◆ **Supplied information**
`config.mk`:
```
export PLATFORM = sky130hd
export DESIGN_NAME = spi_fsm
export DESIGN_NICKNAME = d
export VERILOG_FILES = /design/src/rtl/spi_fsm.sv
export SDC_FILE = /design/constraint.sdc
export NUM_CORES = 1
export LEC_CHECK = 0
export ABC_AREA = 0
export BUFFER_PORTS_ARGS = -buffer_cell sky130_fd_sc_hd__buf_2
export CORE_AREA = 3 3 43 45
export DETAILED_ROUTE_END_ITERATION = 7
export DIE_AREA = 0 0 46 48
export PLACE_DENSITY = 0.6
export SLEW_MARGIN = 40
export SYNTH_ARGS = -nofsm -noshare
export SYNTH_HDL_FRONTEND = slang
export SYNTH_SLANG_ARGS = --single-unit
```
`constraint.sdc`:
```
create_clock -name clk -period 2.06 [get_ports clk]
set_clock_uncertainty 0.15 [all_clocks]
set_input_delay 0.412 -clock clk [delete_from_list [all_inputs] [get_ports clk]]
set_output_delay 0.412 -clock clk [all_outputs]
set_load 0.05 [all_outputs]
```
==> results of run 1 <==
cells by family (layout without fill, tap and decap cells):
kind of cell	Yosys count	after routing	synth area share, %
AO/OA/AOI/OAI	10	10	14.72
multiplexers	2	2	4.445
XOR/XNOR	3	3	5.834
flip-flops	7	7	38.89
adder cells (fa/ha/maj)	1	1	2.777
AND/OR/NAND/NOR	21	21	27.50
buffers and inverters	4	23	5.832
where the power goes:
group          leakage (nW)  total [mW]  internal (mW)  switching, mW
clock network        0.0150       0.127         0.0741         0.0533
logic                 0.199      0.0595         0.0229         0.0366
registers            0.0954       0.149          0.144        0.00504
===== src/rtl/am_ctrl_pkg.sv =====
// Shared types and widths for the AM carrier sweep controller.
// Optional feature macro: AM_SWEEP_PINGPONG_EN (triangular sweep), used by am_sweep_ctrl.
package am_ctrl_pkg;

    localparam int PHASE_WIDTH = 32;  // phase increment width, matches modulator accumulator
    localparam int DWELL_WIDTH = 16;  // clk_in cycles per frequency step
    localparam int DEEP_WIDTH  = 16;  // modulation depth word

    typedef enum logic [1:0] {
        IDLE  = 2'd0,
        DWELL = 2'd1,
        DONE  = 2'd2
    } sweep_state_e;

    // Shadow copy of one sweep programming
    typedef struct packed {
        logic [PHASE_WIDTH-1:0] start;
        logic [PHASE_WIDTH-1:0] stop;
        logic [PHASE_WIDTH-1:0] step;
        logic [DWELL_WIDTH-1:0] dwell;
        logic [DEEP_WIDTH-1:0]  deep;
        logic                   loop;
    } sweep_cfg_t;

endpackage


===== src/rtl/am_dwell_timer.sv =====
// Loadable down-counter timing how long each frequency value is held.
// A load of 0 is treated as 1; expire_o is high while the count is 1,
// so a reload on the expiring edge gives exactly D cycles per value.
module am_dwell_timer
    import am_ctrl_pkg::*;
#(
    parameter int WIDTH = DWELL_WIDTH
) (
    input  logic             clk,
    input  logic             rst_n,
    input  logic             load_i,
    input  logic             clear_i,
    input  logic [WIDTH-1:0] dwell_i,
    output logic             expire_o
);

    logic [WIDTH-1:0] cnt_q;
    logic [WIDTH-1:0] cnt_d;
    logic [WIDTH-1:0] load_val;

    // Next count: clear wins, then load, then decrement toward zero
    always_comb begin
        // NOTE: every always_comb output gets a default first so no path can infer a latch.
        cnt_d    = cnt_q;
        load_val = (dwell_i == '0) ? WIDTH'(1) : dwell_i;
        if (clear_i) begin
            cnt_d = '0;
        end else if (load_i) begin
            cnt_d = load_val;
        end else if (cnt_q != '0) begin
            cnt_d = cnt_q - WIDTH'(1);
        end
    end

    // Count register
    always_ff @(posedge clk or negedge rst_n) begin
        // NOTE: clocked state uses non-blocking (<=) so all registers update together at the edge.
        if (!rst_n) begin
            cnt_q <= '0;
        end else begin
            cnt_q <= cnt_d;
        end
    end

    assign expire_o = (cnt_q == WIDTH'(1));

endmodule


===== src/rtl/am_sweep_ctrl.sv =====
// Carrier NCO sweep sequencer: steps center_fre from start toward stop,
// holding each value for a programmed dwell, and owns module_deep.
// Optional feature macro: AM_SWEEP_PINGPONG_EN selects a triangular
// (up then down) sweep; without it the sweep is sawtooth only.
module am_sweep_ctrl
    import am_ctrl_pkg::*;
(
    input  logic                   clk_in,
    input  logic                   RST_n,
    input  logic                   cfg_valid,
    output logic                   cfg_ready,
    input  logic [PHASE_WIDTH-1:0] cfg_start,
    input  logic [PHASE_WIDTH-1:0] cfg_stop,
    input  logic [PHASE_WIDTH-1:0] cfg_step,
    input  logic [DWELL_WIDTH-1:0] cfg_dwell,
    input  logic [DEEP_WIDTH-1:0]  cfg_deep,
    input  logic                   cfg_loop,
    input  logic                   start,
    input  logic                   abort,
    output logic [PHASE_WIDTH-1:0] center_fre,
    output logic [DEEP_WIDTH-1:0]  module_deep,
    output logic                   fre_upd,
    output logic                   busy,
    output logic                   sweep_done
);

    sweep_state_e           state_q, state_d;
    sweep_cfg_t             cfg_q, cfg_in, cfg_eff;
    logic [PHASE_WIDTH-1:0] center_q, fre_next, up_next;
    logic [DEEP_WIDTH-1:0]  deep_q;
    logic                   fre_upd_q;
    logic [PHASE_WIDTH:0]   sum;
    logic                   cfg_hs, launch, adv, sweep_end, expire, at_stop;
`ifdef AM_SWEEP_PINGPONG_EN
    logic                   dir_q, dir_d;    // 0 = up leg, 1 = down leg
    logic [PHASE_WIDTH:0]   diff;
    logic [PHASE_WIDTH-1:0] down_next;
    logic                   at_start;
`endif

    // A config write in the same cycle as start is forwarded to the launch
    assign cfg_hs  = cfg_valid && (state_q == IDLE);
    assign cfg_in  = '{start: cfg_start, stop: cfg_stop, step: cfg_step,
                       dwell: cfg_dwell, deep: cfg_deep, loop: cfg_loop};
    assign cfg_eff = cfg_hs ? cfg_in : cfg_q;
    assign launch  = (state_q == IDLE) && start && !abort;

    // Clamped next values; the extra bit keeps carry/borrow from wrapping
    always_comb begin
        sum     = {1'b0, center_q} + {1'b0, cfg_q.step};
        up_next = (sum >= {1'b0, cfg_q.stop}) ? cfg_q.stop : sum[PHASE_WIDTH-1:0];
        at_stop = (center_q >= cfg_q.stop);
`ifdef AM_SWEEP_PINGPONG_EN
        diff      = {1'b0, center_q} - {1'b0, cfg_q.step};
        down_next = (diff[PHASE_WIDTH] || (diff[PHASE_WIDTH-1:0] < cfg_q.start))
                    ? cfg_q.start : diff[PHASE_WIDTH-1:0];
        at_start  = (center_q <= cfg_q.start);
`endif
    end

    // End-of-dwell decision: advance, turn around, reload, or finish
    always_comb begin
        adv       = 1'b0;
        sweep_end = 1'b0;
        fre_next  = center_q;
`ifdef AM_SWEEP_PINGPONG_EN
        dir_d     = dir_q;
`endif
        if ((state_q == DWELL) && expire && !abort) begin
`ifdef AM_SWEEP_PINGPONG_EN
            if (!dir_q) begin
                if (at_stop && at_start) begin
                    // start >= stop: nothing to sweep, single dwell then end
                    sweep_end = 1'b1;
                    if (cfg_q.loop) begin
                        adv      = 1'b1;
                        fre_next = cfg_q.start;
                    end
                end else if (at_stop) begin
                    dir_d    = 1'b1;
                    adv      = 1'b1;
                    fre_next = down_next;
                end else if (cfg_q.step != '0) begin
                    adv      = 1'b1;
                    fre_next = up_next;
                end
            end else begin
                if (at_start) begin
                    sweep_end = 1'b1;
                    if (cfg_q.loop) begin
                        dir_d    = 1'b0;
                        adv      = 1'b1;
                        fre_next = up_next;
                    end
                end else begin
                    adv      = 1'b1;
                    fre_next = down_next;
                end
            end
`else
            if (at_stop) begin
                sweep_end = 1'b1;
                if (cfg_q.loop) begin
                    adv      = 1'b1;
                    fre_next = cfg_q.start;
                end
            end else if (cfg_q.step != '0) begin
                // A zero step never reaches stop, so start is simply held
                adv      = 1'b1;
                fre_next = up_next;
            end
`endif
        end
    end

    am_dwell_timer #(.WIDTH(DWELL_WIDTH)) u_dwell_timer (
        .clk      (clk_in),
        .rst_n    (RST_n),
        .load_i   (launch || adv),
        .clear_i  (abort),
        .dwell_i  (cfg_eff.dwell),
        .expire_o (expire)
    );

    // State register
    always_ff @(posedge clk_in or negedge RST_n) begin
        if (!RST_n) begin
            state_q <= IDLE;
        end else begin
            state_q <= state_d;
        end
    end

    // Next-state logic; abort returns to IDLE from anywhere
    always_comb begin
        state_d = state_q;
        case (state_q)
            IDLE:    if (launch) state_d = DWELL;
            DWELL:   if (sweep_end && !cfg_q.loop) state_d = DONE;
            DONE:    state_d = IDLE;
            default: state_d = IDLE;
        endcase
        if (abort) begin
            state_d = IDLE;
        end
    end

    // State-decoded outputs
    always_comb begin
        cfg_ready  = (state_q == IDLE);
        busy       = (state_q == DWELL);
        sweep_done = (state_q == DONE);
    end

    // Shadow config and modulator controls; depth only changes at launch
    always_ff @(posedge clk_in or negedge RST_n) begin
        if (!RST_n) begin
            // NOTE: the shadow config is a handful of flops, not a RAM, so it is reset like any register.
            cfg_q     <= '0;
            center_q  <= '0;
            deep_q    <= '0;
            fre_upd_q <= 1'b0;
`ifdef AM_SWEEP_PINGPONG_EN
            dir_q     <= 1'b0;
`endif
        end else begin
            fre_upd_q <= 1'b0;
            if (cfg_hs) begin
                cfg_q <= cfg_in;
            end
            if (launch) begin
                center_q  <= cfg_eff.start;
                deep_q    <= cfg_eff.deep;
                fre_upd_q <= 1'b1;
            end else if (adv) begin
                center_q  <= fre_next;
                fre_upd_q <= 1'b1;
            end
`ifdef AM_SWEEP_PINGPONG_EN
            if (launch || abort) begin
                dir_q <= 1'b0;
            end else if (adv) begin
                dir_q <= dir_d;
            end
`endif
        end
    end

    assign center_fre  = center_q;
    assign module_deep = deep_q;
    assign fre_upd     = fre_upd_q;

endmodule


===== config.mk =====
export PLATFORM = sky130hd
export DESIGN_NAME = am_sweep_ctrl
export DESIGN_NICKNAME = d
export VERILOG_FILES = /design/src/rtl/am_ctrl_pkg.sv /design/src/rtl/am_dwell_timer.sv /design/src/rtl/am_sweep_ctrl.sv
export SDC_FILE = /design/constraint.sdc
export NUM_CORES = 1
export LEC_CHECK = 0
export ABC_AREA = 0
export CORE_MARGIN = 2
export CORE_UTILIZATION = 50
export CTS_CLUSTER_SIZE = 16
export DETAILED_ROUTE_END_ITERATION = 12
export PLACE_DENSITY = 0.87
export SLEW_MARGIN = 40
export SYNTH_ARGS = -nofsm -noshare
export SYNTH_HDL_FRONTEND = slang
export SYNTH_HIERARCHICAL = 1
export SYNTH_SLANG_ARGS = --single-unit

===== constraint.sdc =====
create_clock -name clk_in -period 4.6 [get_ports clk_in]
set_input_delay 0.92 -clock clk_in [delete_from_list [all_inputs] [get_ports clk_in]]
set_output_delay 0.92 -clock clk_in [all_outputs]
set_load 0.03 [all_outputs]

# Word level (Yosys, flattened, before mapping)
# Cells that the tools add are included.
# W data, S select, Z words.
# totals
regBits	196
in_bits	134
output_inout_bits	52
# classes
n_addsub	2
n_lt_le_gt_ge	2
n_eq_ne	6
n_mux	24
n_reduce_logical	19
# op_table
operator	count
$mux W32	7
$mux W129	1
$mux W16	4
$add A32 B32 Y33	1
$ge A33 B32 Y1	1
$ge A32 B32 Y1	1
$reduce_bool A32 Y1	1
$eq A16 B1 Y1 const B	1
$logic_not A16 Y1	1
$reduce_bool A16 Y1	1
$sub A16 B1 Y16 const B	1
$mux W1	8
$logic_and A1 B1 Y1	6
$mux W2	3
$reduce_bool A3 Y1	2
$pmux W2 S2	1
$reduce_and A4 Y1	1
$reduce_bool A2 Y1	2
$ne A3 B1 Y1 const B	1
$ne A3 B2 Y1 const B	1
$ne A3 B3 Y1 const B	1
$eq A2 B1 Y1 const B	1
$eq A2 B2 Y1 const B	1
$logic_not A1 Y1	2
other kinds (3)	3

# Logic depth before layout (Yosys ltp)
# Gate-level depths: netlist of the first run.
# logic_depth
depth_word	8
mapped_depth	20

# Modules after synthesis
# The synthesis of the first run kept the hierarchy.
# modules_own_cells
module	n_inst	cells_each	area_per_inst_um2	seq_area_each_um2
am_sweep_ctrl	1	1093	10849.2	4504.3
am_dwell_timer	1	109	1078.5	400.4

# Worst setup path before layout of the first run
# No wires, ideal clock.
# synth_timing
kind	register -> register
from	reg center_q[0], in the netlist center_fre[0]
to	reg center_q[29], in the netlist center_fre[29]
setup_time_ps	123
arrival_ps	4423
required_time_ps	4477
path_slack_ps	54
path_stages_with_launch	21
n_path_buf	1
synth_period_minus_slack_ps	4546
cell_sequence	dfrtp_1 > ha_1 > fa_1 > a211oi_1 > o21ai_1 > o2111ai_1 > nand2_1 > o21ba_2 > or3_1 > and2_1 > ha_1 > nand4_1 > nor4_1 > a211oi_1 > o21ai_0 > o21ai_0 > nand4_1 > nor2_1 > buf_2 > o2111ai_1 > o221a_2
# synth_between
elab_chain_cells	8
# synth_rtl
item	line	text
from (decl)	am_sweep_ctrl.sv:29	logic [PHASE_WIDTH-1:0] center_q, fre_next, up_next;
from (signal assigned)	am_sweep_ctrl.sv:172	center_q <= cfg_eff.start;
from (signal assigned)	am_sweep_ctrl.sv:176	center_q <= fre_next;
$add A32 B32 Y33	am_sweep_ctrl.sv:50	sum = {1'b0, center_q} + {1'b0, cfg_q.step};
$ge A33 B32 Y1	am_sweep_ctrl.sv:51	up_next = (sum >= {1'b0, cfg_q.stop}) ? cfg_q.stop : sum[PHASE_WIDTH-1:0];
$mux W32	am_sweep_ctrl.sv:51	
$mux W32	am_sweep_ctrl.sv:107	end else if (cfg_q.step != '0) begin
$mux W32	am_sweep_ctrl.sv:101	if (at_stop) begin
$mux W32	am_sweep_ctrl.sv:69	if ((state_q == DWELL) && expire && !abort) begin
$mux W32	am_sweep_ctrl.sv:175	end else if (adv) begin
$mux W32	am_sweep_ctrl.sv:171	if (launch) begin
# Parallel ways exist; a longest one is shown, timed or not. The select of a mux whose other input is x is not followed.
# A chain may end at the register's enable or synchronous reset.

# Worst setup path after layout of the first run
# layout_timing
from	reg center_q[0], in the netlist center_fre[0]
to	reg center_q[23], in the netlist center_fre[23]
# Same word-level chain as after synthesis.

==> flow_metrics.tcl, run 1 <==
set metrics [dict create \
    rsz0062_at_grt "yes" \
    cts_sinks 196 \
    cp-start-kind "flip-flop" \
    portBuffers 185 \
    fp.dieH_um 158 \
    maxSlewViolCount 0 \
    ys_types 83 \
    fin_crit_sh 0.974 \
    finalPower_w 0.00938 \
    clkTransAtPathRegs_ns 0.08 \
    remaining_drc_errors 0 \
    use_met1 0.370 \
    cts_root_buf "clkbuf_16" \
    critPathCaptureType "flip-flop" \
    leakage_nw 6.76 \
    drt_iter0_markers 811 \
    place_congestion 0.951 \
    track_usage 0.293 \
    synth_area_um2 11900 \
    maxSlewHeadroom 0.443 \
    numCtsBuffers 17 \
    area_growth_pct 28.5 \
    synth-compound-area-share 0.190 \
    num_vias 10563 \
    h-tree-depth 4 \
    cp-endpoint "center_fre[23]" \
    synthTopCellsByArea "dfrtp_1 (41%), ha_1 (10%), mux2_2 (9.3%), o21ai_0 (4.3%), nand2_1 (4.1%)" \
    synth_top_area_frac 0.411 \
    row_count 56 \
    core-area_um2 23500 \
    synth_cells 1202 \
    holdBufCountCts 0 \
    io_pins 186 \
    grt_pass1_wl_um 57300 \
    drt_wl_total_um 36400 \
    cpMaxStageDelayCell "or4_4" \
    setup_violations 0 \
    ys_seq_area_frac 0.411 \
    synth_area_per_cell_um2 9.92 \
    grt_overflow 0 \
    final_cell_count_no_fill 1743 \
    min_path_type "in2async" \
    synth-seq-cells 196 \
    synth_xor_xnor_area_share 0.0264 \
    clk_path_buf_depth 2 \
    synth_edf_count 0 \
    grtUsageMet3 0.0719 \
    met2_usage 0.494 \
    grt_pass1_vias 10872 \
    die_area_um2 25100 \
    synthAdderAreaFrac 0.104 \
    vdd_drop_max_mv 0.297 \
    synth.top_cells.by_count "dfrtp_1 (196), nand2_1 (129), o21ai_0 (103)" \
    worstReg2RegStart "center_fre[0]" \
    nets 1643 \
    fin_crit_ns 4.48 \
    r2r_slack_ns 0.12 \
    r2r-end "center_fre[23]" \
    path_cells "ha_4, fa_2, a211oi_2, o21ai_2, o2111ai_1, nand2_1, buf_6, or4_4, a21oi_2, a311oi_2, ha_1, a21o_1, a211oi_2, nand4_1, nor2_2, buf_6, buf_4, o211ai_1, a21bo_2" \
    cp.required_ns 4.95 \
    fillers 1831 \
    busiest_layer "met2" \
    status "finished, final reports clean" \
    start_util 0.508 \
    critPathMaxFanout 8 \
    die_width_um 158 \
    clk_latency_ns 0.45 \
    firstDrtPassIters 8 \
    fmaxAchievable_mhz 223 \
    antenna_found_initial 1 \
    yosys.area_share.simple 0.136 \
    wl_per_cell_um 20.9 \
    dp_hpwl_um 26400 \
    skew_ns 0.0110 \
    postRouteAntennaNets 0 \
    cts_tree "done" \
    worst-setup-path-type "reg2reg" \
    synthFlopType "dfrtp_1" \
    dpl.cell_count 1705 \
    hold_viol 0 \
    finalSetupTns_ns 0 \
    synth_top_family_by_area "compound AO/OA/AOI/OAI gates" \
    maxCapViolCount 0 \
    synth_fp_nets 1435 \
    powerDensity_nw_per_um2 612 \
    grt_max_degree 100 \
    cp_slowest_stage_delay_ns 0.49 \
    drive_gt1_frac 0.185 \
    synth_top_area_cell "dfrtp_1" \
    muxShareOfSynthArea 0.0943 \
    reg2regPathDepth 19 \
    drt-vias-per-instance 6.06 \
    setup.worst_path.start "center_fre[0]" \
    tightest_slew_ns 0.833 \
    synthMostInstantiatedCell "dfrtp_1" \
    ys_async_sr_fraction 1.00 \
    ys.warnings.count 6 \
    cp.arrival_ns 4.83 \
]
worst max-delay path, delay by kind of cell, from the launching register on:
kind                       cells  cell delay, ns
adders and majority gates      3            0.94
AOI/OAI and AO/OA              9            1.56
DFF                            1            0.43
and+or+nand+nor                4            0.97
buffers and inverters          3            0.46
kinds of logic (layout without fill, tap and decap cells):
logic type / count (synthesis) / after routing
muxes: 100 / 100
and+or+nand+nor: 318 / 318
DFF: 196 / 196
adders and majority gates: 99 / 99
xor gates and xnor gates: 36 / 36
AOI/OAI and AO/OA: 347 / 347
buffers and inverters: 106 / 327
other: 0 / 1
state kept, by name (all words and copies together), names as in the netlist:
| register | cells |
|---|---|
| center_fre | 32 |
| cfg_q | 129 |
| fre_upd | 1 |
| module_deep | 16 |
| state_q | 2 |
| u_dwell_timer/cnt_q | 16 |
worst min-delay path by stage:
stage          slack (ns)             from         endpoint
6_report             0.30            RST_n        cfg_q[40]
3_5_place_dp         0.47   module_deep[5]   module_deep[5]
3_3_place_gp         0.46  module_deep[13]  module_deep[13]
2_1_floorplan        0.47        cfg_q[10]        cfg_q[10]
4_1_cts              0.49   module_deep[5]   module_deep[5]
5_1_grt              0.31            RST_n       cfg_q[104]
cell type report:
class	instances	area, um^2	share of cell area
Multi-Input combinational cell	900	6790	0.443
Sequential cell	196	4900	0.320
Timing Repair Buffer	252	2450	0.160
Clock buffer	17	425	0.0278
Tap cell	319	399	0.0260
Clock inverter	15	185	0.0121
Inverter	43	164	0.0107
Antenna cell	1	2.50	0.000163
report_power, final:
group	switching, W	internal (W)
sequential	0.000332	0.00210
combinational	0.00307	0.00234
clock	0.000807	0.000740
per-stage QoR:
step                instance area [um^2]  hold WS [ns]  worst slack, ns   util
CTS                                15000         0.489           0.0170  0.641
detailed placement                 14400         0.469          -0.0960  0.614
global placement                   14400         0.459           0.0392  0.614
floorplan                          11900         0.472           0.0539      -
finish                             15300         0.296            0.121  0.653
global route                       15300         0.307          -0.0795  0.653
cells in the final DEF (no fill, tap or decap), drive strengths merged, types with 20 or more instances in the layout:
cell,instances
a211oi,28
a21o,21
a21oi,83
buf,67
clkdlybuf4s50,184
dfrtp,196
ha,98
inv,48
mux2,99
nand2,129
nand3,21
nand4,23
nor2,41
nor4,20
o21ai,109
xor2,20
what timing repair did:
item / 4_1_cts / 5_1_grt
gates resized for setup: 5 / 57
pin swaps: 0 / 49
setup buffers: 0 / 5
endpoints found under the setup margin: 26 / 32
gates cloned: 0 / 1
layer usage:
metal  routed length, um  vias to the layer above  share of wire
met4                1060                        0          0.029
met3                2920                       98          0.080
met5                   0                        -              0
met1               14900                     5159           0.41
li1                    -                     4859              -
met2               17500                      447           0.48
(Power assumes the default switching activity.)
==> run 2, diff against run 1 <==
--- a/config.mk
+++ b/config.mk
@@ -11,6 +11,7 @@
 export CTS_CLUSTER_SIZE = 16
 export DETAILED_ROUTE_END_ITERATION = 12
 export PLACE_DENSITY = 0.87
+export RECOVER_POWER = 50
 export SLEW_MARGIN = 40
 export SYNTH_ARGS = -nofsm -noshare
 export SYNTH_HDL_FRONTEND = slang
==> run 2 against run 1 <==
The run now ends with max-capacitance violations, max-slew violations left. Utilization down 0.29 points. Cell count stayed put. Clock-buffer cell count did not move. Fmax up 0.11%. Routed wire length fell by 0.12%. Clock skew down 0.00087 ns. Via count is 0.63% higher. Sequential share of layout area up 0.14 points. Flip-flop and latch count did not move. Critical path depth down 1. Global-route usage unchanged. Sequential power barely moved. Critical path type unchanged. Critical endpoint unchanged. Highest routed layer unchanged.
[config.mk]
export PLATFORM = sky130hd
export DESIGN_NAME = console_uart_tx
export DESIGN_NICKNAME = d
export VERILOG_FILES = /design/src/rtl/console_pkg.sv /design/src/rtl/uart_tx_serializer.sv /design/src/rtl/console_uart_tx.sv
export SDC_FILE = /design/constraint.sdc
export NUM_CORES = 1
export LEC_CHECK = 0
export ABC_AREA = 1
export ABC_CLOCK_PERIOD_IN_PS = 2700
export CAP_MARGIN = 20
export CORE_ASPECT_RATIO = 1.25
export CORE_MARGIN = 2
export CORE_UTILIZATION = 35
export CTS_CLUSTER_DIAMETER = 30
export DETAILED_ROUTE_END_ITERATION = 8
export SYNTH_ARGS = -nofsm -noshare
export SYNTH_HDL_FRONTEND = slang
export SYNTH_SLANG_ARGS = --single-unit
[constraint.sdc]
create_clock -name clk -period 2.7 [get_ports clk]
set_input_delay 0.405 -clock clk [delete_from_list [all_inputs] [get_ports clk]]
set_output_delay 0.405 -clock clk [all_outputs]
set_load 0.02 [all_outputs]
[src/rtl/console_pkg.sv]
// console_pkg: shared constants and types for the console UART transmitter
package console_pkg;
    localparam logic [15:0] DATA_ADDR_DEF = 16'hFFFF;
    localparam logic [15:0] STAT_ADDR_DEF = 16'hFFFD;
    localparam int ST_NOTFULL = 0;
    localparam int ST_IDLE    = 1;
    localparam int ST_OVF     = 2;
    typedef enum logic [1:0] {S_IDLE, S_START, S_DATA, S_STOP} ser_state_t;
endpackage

◆ **Description of the task**
When the word "default" shows up in a line of the entries, pull that line out.

◆ **Output below**
        // NOTE: every always_comb output gets a default first so no path can infer a latch.
            default: state_d = IDLE;
(Power assumes the default switching activity.)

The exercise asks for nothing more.